Segment Start: RECORD EXTRACTS

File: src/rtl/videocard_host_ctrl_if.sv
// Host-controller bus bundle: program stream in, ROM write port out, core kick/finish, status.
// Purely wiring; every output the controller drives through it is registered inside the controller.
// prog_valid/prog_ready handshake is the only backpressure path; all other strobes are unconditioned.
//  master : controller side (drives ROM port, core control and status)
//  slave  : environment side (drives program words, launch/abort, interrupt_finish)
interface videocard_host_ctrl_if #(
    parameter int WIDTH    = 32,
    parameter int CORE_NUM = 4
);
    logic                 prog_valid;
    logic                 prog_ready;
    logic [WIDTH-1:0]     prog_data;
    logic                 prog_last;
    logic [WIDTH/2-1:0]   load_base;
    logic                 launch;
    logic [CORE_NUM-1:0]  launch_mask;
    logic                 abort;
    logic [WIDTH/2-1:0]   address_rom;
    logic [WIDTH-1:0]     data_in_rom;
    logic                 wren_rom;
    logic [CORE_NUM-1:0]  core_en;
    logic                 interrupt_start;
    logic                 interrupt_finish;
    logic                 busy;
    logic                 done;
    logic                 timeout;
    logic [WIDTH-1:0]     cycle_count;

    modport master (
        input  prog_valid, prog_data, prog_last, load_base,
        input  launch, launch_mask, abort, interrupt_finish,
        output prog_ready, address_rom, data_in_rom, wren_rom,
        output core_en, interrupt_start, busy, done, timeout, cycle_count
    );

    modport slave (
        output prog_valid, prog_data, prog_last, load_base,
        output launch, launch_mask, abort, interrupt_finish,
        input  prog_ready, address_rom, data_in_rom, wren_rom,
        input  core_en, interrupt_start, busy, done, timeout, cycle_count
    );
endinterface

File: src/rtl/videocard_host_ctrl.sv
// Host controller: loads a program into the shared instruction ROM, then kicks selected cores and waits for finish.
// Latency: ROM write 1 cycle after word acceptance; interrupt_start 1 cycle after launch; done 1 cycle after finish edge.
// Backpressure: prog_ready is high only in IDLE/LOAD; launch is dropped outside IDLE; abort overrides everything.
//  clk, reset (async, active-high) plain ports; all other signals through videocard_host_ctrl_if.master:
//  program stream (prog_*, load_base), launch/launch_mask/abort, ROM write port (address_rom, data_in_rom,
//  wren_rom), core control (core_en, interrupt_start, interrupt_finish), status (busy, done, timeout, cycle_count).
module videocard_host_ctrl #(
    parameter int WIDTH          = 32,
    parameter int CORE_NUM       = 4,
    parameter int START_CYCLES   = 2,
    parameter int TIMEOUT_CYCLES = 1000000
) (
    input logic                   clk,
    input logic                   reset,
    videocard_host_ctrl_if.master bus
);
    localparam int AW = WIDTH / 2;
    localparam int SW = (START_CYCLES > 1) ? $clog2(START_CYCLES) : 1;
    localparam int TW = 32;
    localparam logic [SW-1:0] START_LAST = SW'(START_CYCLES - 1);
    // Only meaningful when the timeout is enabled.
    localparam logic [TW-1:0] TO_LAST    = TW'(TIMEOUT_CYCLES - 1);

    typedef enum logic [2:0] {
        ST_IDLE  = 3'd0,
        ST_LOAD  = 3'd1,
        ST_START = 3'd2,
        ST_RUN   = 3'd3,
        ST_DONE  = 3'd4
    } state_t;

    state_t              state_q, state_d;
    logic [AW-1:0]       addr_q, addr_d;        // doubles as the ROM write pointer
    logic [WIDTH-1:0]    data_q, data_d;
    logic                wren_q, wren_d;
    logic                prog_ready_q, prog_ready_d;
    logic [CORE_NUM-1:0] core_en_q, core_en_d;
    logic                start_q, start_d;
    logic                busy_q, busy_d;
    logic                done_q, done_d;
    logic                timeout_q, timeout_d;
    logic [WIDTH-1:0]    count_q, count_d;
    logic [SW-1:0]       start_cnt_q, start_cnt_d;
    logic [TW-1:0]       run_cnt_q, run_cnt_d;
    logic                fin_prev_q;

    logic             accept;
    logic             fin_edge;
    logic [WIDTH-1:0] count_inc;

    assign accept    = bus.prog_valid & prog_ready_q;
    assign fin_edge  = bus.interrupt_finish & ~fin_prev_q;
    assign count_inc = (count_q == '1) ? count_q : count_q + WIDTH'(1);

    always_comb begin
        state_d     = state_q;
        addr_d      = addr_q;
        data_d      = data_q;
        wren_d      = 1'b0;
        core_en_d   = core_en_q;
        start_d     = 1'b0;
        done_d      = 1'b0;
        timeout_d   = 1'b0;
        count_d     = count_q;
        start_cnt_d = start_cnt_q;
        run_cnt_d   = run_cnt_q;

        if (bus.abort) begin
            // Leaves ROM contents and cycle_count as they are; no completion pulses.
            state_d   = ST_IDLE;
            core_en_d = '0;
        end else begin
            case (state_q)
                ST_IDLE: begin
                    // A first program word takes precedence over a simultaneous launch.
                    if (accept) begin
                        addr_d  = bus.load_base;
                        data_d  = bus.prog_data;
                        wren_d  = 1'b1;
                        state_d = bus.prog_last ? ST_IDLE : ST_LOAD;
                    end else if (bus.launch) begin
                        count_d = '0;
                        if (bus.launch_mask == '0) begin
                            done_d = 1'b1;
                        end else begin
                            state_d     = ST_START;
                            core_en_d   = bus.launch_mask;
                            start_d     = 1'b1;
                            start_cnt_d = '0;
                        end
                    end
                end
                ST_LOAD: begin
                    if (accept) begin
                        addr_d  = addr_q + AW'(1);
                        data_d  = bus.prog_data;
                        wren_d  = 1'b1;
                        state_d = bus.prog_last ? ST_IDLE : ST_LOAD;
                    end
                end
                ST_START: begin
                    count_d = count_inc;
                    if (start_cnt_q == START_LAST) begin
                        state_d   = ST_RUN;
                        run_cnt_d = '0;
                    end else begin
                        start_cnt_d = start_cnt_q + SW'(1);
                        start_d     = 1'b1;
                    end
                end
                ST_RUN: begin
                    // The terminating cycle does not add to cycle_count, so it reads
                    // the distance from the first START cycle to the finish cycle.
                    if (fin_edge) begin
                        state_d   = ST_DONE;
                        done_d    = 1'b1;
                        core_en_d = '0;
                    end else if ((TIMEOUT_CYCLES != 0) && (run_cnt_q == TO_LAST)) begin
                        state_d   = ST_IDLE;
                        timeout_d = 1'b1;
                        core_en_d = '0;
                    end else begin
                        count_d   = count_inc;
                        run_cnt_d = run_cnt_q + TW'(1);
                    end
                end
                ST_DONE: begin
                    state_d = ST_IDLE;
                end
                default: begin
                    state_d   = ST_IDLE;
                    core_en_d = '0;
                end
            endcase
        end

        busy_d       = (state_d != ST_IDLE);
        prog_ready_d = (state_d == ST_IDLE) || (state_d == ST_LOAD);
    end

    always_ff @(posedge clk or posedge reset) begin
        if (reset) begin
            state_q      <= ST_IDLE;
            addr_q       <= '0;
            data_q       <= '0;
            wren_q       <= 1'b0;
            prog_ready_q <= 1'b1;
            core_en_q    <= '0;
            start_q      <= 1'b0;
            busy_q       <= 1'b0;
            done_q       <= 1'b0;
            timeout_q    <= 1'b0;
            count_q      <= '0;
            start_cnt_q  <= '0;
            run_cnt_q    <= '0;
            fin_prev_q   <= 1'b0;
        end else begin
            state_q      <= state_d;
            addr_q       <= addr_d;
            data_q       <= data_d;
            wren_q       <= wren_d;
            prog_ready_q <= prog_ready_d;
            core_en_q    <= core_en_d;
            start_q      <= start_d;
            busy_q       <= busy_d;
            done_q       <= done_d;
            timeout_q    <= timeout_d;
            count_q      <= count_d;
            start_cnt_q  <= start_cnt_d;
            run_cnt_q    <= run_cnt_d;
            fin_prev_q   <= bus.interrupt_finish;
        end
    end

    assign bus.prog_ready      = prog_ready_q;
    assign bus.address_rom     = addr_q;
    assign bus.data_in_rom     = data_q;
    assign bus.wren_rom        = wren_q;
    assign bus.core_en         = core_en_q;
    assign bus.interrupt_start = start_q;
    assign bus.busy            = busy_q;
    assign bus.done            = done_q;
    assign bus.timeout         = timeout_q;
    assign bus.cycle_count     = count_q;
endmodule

Segment End: RECORD EXTRACTS

TASK STATEMENT
Show all lines from the entries that hold "high".

EXERCISE RESULT
// Backpressure: prog_ready is high only in IDLE/LOAD; launch is dropped outside IDLE; abort overrides everything.
//  clk, reset (async, active-high) plain ports; all other signals through videocard_host_ctrl_if.master:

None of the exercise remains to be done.